Hij ging op het bankje zitten en begon te huilen, de schaar stevig in zijn hand geklemd. Toen zijn lichaam wat minder heet was geworden, zijn traanbuisjes waren opgedroogd en hij eindelijk weer gekalmeerd was, besefte hij dat dit allemaal het gevolg was van een postseksuele depressie. Gisteravond had hij voorgoed zijn maagdelijkheid verloren, voor de tweede keer.

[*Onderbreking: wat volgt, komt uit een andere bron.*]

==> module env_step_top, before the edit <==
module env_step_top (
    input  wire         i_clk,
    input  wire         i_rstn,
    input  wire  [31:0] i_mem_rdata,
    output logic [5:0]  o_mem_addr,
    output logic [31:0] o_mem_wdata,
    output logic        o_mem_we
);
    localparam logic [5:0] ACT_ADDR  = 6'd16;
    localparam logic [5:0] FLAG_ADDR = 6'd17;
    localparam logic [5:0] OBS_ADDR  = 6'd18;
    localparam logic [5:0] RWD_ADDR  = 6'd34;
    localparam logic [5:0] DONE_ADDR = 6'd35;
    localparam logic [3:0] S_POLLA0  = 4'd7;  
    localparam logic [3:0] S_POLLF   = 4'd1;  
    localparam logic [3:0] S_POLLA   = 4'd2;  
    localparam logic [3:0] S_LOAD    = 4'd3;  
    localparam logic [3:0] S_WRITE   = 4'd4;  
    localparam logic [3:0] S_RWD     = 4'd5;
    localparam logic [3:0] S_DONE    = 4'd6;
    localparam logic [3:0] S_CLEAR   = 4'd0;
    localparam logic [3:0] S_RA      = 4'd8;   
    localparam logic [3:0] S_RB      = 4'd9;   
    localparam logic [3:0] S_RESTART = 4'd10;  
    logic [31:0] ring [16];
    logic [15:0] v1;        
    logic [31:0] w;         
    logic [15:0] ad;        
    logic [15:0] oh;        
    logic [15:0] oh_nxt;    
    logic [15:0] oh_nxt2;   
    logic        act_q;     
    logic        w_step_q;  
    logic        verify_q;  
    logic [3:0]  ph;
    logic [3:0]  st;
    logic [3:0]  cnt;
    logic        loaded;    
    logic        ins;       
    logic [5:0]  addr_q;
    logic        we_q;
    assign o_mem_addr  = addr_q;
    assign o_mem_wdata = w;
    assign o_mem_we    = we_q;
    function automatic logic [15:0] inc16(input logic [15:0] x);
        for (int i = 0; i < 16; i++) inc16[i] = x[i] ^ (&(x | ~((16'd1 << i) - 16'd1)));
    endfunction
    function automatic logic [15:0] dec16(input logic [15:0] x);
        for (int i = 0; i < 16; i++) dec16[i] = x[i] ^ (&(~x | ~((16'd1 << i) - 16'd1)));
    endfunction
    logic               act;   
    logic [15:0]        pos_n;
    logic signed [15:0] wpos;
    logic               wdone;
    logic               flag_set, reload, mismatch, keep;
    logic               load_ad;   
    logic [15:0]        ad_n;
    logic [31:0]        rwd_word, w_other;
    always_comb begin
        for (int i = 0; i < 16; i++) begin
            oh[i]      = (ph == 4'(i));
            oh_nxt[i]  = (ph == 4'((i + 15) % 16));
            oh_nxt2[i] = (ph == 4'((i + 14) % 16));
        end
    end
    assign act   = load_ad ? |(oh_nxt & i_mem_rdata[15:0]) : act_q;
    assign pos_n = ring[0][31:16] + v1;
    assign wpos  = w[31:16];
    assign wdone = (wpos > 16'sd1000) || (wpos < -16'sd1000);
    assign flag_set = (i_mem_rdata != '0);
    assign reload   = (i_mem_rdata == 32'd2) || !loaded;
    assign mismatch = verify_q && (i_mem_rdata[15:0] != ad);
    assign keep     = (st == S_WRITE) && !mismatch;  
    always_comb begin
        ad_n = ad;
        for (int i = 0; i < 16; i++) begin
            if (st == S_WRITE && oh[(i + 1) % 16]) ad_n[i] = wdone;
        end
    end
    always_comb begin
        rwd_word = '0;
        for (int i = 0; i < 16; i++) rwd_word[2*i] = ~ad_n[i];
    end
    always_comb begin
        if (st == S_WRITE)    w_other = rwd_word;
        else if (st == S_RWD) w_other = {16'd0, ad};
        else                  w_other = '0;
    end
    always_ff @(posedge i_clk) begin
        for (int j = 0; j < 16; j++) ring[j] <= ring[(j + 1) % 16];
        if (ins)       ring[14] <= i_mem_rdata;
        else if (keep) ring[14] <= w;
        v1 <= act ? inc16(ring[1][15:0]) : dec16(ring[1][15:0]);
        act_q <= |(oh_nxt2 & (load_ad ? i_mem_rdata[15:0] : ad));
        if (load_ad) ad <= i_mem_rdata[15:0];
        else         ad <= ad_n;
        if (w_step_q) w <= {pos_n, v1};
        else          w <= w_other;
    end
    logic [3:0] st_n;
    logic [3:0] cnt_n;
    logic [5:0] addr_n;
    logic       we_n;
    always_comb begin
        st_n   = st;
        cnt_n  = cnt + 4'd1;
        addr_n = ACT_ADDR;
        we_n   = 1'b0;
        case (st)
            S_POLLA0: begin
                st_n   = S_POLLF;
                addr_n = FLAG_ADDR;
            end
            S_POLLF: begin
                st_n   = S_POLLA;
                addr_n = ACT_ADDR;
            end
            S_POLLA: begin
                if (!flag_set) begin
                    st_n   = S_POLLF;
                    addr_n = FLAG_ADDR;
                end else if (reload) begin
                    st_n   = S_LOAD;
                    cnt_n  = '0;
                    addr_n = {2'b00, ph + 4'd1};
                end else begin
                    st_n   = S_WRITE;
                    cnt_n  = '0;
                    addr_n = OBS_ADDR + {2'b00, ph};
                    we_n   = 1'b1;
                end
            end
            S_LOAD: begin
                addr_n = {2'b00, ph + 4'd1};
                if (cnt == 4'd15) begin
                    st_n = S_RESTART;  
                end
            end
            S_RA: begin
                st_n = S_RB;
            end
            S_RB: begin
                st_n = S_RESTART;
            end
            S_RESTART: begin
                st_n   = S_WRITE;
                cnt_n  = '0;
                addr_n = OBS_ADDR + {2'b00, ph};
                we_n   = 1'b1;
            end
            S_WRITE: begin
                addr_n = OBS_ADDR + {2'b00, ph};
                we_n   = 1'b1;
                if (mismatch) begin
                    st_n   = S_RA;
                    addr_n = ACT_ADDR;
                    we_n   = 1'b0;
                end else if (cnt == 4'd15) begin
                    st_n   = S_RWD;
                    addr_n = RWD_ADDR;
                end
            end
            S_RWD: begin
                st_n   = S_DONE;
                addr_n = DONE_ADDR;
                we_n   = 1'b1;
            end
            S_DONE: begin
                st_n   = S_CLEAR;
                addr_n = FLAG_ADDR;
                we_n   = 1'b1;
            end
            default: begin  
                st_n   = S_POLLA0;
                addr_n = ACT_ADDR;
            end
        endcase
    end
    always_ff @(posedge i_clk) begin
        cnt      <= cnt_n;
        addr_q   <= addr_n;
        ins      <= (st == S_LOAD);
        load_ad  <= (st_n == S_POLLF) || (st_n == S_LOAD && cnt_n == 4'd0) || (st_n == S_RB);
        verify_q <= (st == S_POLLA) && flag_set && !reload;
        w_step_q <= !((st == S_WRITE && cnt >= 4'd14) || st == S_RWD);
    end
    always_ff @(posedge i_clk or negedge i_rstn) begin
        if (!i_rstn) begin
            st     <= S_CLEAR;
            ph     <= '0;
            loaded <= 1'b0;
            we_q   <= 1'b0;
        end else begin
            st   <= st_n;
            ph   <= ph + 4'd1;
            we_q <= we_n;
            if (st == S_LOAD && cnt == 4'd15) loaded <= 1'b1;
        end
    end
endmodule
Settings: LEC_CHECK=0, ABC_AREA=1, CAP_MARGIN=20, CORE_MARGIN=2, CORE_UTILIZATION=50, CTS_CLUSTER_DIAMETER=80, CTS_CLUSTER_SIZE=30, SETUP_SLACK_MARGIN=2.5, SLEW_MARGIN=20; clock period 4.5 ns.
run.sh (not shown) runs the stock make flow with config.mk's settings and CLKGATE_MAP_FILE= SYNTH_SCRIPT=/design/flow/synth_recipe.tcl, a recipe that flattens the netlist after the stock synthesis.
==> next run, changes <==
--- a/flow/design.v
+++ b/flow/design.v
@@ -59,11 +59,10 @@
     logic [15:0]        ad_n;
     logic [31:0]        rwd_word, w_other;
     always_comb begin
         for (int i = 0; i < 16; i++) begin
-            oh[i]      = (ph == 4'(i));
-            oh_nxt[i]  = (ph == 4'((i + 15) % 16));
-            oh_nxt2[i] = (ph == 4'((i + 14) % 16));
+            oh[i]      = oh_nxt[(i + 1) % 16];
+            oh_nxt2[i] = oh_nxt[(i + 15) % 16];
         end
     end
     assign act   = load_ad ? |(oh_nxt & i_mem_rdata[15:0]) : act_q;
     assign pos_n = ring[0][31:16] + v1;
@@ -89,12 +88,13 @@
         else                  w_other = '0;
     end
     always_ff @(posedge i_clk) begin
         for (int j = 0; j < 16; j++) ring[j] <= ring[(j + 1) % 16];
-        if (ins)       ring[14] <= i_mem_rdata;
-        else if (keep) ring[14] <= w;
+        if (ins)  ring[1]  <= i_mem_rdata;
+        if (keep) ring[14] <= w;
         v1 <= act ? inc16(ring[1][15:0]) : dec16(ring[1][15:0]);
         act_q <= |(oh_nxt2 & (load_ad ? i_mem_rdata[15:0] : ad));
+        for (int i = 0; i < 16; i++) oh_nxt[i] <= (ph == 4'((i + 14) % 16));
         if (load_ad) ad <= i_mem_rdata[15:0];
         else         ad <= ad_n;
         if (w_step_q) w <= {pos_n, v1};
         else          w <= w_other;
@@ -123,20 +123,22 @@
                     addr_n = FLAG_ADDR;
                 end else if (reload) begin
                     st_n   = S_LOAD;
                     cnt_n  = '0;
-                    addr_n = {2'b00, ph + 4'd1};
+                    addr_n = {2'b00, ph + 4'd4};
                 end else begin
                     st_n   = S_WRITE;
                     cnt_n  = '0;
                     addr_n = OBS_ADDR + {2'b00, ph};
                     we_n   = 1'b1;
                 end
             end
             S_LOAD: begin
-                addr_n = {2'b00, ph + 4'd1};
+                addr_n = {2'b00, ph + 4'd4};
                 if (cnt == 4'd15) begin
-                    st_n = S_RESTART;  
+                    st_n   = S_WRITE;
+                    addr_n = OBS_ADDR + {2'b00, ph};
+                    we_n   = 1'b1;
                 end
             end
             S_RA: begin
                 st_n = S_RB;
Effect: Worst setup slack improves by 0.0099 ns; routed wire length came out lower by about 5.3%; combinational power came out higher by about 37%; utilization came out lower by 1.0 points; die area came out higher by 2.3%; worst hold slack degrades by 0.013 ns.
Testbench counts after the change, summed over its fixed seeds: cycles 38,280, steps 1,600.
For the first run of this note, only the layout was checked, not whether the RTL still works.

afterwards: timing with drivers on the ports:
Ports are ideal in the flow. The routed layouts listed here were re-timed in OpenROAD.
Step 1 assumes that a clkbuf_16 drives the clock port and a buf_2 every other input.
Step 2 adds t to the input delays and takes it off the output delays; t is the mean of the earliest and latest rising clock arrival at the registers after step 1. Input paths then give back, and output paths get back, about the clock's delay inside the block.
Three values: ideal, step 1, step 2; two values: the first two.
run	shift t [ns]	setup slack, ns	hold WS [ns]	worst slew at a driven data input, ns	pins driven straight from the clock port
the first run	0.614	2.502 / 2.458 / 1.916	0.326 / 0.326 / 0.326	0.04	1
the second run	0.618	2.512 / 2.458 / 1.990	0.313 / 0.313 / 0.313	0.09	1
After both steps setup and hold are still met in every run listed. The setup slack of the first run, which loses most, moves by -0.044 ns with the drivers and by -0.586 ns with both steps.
What follows belongs to an exercise in optimizing a design on an open flow for small area, a short achievable clock period and few clock cycles per item; a production flow would make more cautious choices. At most, simulation tests tie the RTL to the original design; equivalence was not proved.

## lane 3
Design matrixTpu, start of the top module:
module matrixTpu (
    input  logic         clk,
    input  logic         rst,
    input  logic [13:0]  wrReq,     
    input  logic         start,
    output logic         busy,
    output logic [70:0]  result,    
    output logic         done
);
Settings: LEC_CHECK=0, ABC_CLOCK_PERIOD_IN_PS=2500, CAP_MARGIN=20, CORE_MARGIN=2, CORE_UTILIZATION=40, SETUP_SLACK_MARGIN=2.8, SLEW_MARGIN=20; clock period 5.5 ns.
run.sh (not shown) runs the stock make flow with config.mk's settings and CLKGATE_MAP_FILE= SYNTH_SCRIPT=/design/flow/synth_recipe.tcl, a recipe that flattens the netlist after the stock synthesis.
Lane 3 finished every step from synthesis to the final layout, and the layout passed the timing, design-rule and antenna checks.
This design comes from an exercise in tuning for small area, a short achievable clock period and few clock cycles per item on the open sky130 flow, not from production work. Function was checked by simulation only, so behaviour that the tests miss may differ from the original.

<file path="flow/config.mk">
export PLATFORM = sky130hd
export DESIGN_NAME = catmull_rom_point_evaluator_unit
export DESIGN_NICKNAME = catmull_rom_point_evaluator_unit
export VERILOG_FILES = /design/flow/design.v
export SDC_FILE = /design/flow/constraint.sdc
export NUM_CORES = 4
export LEC_CHECK = 0
export CAP_MARGIN = 20
export CORE_MARGIN = 2
export CORE_UTILIZATION = 40
export SLEW_MARGIN = 20
</file>
<file path="flow/constraint.sdc">
create_clock -name core_clock -period 10.0 [get_ports {clk}]
set_input_delay 2.0000 -clock core_clock [delete_from_list [all_inputs] [get_ports {clk}]]
set_output_delay 2.0000 -clock core_clock [all_outputs]
set_load 0.01 [all_outputs]
</file>
Source: an optimization exercise on an open RTL-to-GDS flow (aim: small area). Production flows keep margins and buffers that such runs may drop. Where RTL was checked, it was by simulation tests only, not by an equivalence proof against the original. No activity file was given, so power comes from the tool's default toggle rates.

## job 9427
Design video_frontend, start of the top module:
module video_frontend (
    input  logic         PCLK_i,
    input  logic         rst_n_i,
    input  logic [7:0]   r_i,
    input  logic [7:0]   g_i,
    input  logic [7:0]   b_i,
    input  logic         hs_i,
    input  logic         vs_i,
    input  logic         hsync_pol_i,
    input  logic         vsync_pol_i,
    input  logic         csc_enable_i,
    input  logic         csc_std_i,
    input  logic [11:0]  h_total_i,
    input  logic [11:0]  h_active_i,
    input  logic [11:0]  h_synclen_i,
    input  logic [11:0]  h_backporch_i,
    input  logic [10:0]  v_active_i,
    input  logic [10:0]  v_synclen_i,
    input  logic [10:0]  v_backporch_i,
    output logic [7:0]   r_o,
    output logic [7:0]   g_o,
    output logic [7:0]   b_o,
    output logic         hsync_o,
    output logic         vsync_o,
    output logic         de_o,
    output logic [10:0]  xpos_o,
    output logic [10:0]  ypos_o,
    output logic [10:0]  lines_total_o,
    output logic         frame_change_o
);
export LEC_CHECK = 0
export CAP_MARGIN = 20
export CORE_MARGIN = 2
export CORE_UTILIZATION = 40
export GPL_TIMING_DRIVEN = 0
export SLEW_MARGIN = 20
create_clock -name core_clock -period 6.0 [get_ports {PCLK_i}]
standard.sh (not shown) runs the stock make flow with config.mk's settings and CLKGATE_MAP_FILE= SYNTH_SCRIPT=/design/flow/synth_recipe.tcl, a recipe that flattens the netlist after the stock synthesis.
==> flow/flow/run.sh <==
#!/bin/bash
# The standard layout (the standard.sh) with these changes:
# - after the standard synthesis, flow/polfix.py rebuilds full adders whose outputs only
#   feed inverters on the complements of their inputs (FA(~a,~b,~c) = ~FA(a,b,c)), which
#   drops those inverters; then flow/reabc.ys maps the combinational cells other than the
#   adders again with Yosys's default ABC script, and polfix.py runs once more.
#   Registers, their names and cell types stay as the standard synthesis made them;
# - the port buffers are the smallest buffer cell;
# - clock tree synthesis uses clkbuf_4 in clusters of 10 sinks, without dummy loads.
# Logs: make_synth.log, polfix1.log, reabc.log, polfix2.log, make.log here, each
# tool's own in orfs/logs.
set -euo pipefail
KNOBS=("BUFFER_PORTS_ARGS=-buffer_cell sky130_fd_sc_hd__buf_1"
       "CTS_ARGS=-sink_clustering_enable -repair_clock_nets -dont_use_dummy_load -buf_list sky130_fd_sc_hd__clkbuf_4 -sink_clustering_size 10 -sink_clustering_max_diameter 50")
bash standard.sh "${KNOBS[@]}" synth > make_synth.log 2>&1
R=orfs/results/sky130hd/video_frontend/base
L=orfs/logs/sky130hd/video_frontend/base
LIB="$FLOW_HOME/platforms/sky130hd/lib/sky130_fd_sc_hd__tt_025C_1v80.lib"
YOSYS=$(command -v yosys || echo "$FLOW_HOME/../tools/install/yosys/bin/yosys")
DONTUSE=$(grep -o -- '-dont_use [^ ]*' "$L/1_2_yosys.log" | sort -u | tr '\n' ' ')
cp "$R/1_2_yosys.v" "$R/1_2_yosys.std.v"
python3 flow/polfix.py "$R/1_2_yosys.std.v" "$R/1_2_yosys.pol1.v" > polfix1.log 2>&1
sed -e "s|@LIB@|$LIB|g" -e "s|@DONTUSE@|$DONTUSE|" -e "s|@IN@|$R/1_2_yosys.pol1.v|" \
    -e "s|@OUT@|$R/1_2_yosys.reabc.v|" flow/reabc.ys > reabc_run.ys
"$YOSYS" -s reabc_run.ys > reabc.log 2>&1
python3 flow/polfix.py "$R/1_2_yosys.reabc.v" "$R/1_2_yosys.pol2.v" > polfix2.log 2>&1
cp "$R/1_2_yosys.pol2.v" "$R/1_2_yosys.v"
rm -f "$R/1_synth.odb" "$R/1_synth.sdc"
bash standard.sh "${KNOBS[@]}" finish > make.log 2>&1
==> flow/flow/reabc.ys <==
# Remaps the standard synthesis's combinational logic with Yosys's default ABC
# script for a liberty. Flip-flops, full adders and tie cells stay as they are
# (blackboxes); every other cell, half adders included, is flattened into its function and mapped again.
# run.sh fills in @LIB@, @DONTUSE@, @IN@ and @OUT@.
read_liberty -ignore_miss_func @LIB@
read_verilog @IN@
hierarchy -top video_frontend
blackbox sky130_fd_sc_hd__df* sky130_fd_sc_hd__sdf* sky130_fd_sc_hd__edf* sky130_fd_sc_hd__fa_* sky130_fd_sc_hd__conb_*
flatten
opt_clean
rename -hide w:_*.*
opt_clean -purge
abc -liberty @LIB@ @DONTUSE@ -D 6000
opt_clean -purge
splitnets
opt_clean -purge
stat -liberty @LIB@
write_verilog -noattr -nohex -nodec @OUT@
Other scripts of this flow, unchanged in this note and not shown: flow/flow/polfix.py
#### Input delta (job 4976 over job 9427)
--- a/flow/flow/run.sh
+++ b/flow/flow/run.sh
@@ -5,3 +5,4 @@
 #   drops those inverters; then flow/reabc.ys maps the combinational cells other than the
-#   adders again with Yosys's default ABC script, and polfix.py runs once more.
+#   full adders (half adders included) again with ABC (flow/reabc.ys), and
+#   polfix.py runs once more.
 #   Registers, their names and cell types stay as the standard synthesis made them;
==> flow/flow/reabc.ys <==
# Remaps the standard synthesis's combinational logic with ABC: Yosys's default script
# for a liberty, with more area-recovery rounds in the mapper and a second mapping pass.
# Flip-flops, full adders and tie cells stay as they are (blackboxes); every other cell,
# half adders included, is flattened into its function and mapped again.
# run.sh fills in @LIB@, @DONTUSE@, @IN@ and @OUT@.
read_liberty -ignore_miss_func @LIB@
read_verilog @IN@
hierarchy -top video_frontend
blackbox sky130_fd_sc_hd__df* sky130_fd_sc_hd__sdf* sky130_fd_sc_hd__edf* sky130_fd_sc_hd__fa_* sky130_fd_sc_hd__conb_*
flatten
opt_clean
rename -hide w:_*.*
opt_clean -purge
abc -liberty @LIB@ @DONTUSE@ -script +strash;&get,-n;&fraig,-x;&put;scorr;dc2;dretime;strash;&get,-n;&dch,-f;&nf,-R,1000;&put;strash;&get,-n;&dch,-f;&nf,-R,1000;&put
opt_clean -purge
splitnets
opt_clean -purge
stat -liberty @LIB@
write_verilog -noattr -nohex -nodec @OUT@
Notes after the runs:
Every stage of the flow completed for job 4976, and the final layout passed the timing, design-rule and antenna checks. Total detailed-routing wirelength: lower on job 4976. Job 4976 vs job 9427 — global-route wire length before repair dropped by a few percent. Job 4976 vs. job 9427: net count reported at finish fell 0.80%; fraction of standard cell area that is sequential up 0.62 points. Sort job 4976 and job 9427 by portion of the clock cycle consumed by the worst path in the final layout asc -> top: job 4976. Cmp job 4976 vs job 9427: post-synthesis instance total lower in job 4976. Number of well taps came out lower on job 4976 than on job 9427. Job 4976 gives more layout overhead on the synthesized area than job 9427 did. Looking at clock power, job 4976 sits below job 9427. [compare] base=job 9427 new=job 4976: final instance area dropped 220 sq um, cell count dropped 2.9%.
#### Input delta (job 5044 over job 4976)
Settings: swapping 40 for 70 in CORE_UTILIZATION.
Results
Final weighted congestion in routability-driven placement (job 5044 / job 4976): 1.09
Cmp job 5044 and job 4976 / power density over cell area / lower: job 4976
| highest fanout seen on the critical path | job 5044 vs job 4976 | 2 higher |
A slowest cell on the critical path of dfxtp_1 is what job 5044 shows, while fa_2 belongs to job 4976.
Relative to job 4976, the pin count of the biggest net entering global routing of job 5044 is higher by 6.3%.
Re non-clock buffer count: job 5044 is 1.2% down on job 4976.


video_frontend, a different RTL version from the one above (not shown whole).
Size in the first run: roughly 1400 cells after synthesis, roughly 290 flip-flops, roughly 0.015 mm² of cells after synthesis.
Settings: LEC_CHECK=0, CAP_MARGIN=20, CORE_MARGIN=2, CORE_UTILIZATION=40, GPL_TIMING_DRIVEN=0, SLEW_MARGIN=20; clock period 6.0 ns.
==> flow/flow/run.sh <==
#!/bin/bash
# The standard layout (the standard.sh: standard synthesis, floorplan, power grid,
# placement, CTS, routing) with two changes: the port buffers are the smallest buffer
# cell, and clock tree synthesis uses its own buffer list and sink clusters, without
# dummy loads. Each tool's output is in orfs/logs, make's in make.log.
set -euo pipefail
bash standard.sh \
  "BUFFER_PORTS_ARGS=-buffer_cell sky130_fd_sc_hd__buf_1" \
  "CTS_ARGS=-sink_clustering_enable -repair_clock_nets -dont_use_dummy_load -buf_list sky130_fd_sc_hd__clkbuf_4 -sink_clustering_size 10 -sink_clustering_max_diameter 50" \
  finish > make.log 2>&1
Rerun with:
--- a/flow/flow/run.sh
+++ b/flow/flow/run.sh
@@ -8,3 +8,3 @@
   "BUFFER_PORTS_ARGS=-buffer_cell sky130_fd_sc_hd__buf_1" \
-  "CTS_ARGS=-sink_clustering_enable -repair_clock_nets -dont_use_dummy_load -buf_list sky130_fd_sc_hd__clkbuf_4 -sink_clustering_size 10 -sink_clustering_max_diameter 50" \
+  "CTS_ARGS=-sink_clustering_enable -repair_clock_nets -dont_use_dummy_load -buf_list sky130_fd_sc_hd__clkbuf_8 -sink_clustering_size 16 -sink_clustering_max_diameter 60" \
   finish > make.log 2>&1
=> Synthesized cell count is unchanged. Routed wire length goes down by 1.0%. Critical path depth is unchanged. Final cell count goes down by 0.58%. First-iteration DRC count goes down by 5.0%. Final area goes up by 0.40%. Total power goes up by 1.2%. Sequential share of layout area goes down by 0.15 points. Combinational power hardly moves.


== v6 ==
video_frontend, a different RTL version from the one above (not shown whole).
For scale: roughly 2000 cells after synthesis, ~170 I/O pins, roughly 0.017 sq mm of cells after synthesis.
make LEC_CHECK=0 ABC_AREA=1 CAP_MARGIN=20 CORE_MARGIN=2 CORE_UTILIZATION=70 SLEW_MARGIN=20 finish   # period 6.0 ns
run.sh (not shown) runs the stock make flow with config.mk's settings and CLKGATE_MAP_FILE= SYNTH_SCRIPT=/design/flow/synth_recipe.tcl, a recipe that flattens the netlist after the stock synthesis.
Stock flow here: none of the scripts above is used.
v6 -> stages 100% | layout checks FAIL | negative setup slack
#### Input delta (v7 over v6)
# v6
export LEC_CHECK = 0
export ABC_AREA = 1
export CAP_MARGIN = 20
export CORE_MARGIN = 2
export CORE_UTILIZATION = 70
export SLEW_MARGIN = 20
create_clock -name core_clock -period 6.0 [get_ports {PCLK_i}]
# v7
export LEC_CHECK = 0
export CAP_MARGIN = 20
export CORE_MARGIN = 2
export CORE_UTILIZATION = 40
export SLEW_MARGIN = 20
create_clock -name core_clock -period 6.0 [get_ports {PCLK_i}]
Notes after the runs:
- From the logs: v6 reached the end of the flow and failed the layout checks with negative setup slack.
- [v7] flow finished | final checks: failed | reasons: negative setup slack
- On sequential cell area share: between v7 and v6, it ends up higher for v7.
- Area of the die delta (v7 − v6): unfavourable
- When the final numbers for v7 and v6 were put side by side, the fraction of met1 tracks used by global routing turned out to be greater in v6.
- Taking v6 as the reference, in v7 power density over cell area fell by 13%, fraction of power spent switching nets fell by 7.4 points, synthesized cell count fell by about 23%, HPWL after detailed placement fell by 15%, fraction of area in non-clock buffers rose by 2.5 points.
No functional check of the RTL was part of any run of this note.

[what the ideal ports hide]
No port has a modelled driver above. Below, the same layouts with a new extraction and two added sets of constraints. Step 1 (the two cells are an assumption about what drives the block):
set clk [get_ports {PCLK_i}]
set_driving_cell -lib_cell sky130_fd_sc_hd__clkbuf_16 $clk
set_driving_cell -lib_cell sky130_fd_sc_hd__buf_2 [delete_from_list [all_inputs] $clk]
Step 2, shift: input delay + t, output delay - t, t = (earliest + latest rising clock arrival at the registers) / 2. This alone moves slack from input paths to output paths. Three values: ideal, step 1, step 2; two values: the first two.
run	t, ns	setup slack, ns	worst register clock-pin slew, ns	pins driven straight from the clock port
job 9427	0.644	0.295 / 0.295 / -0.029	0.11 / 0.11	1
job 4976	0.648	0.358 / 0.362 / -0.263	0.11 / 0.11	1
job 5044	0.661	0.330 / 0.330 / -0.266	0.11 / 0.11	1
the first run of note 2	0.706	0.216 / 0.216 / 0.216	0.11 / 0.11	1
the second run of note 2	0.606	0.189 / 0.189 / 0.189	0.09 / 0.09	1
v6	0.601	-1.232 / -1.232 / -1.232	0.07 / 0.07	1
v7	0.631	-1.314 / -1.314 / -1.314	0.07 / 0.07	1
With both steps, setup timing fails in job 9427, job 4976 and job 5044, where it was met with ideal ports. The setup slack of job 4976, which loses most, moves by +0.004 ns with the drivers and by -0.621 ns with both steps.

Hij hervond zijn zelfbeheersing en kon niet langer ontkennen wat overduidelijk het geval was. Hij moest op de een of andere manier zijn wonden zien te ontsmetten. Hij strompelde naar huis en goot uit een fles wat wodka op een schone theedoek. Daarmee verzorgde hij zijn wonden. Het prikte.
De fragmentor kermt. De fragmentor is gespannen. De zon gaat langzaam onder. Hij nam wat toiletpapier en wikkelde het om de steekwonden op zijn dijen. Het papier bleek er sterk genoeg voor. Hij plakte het met plakband overdwars vast om het wat steviger te maken. Hij dronk wat wodka om te kalmeren. De spijkerbroek zag er prima uit, scheuren waren toch in de mode. We gaan door.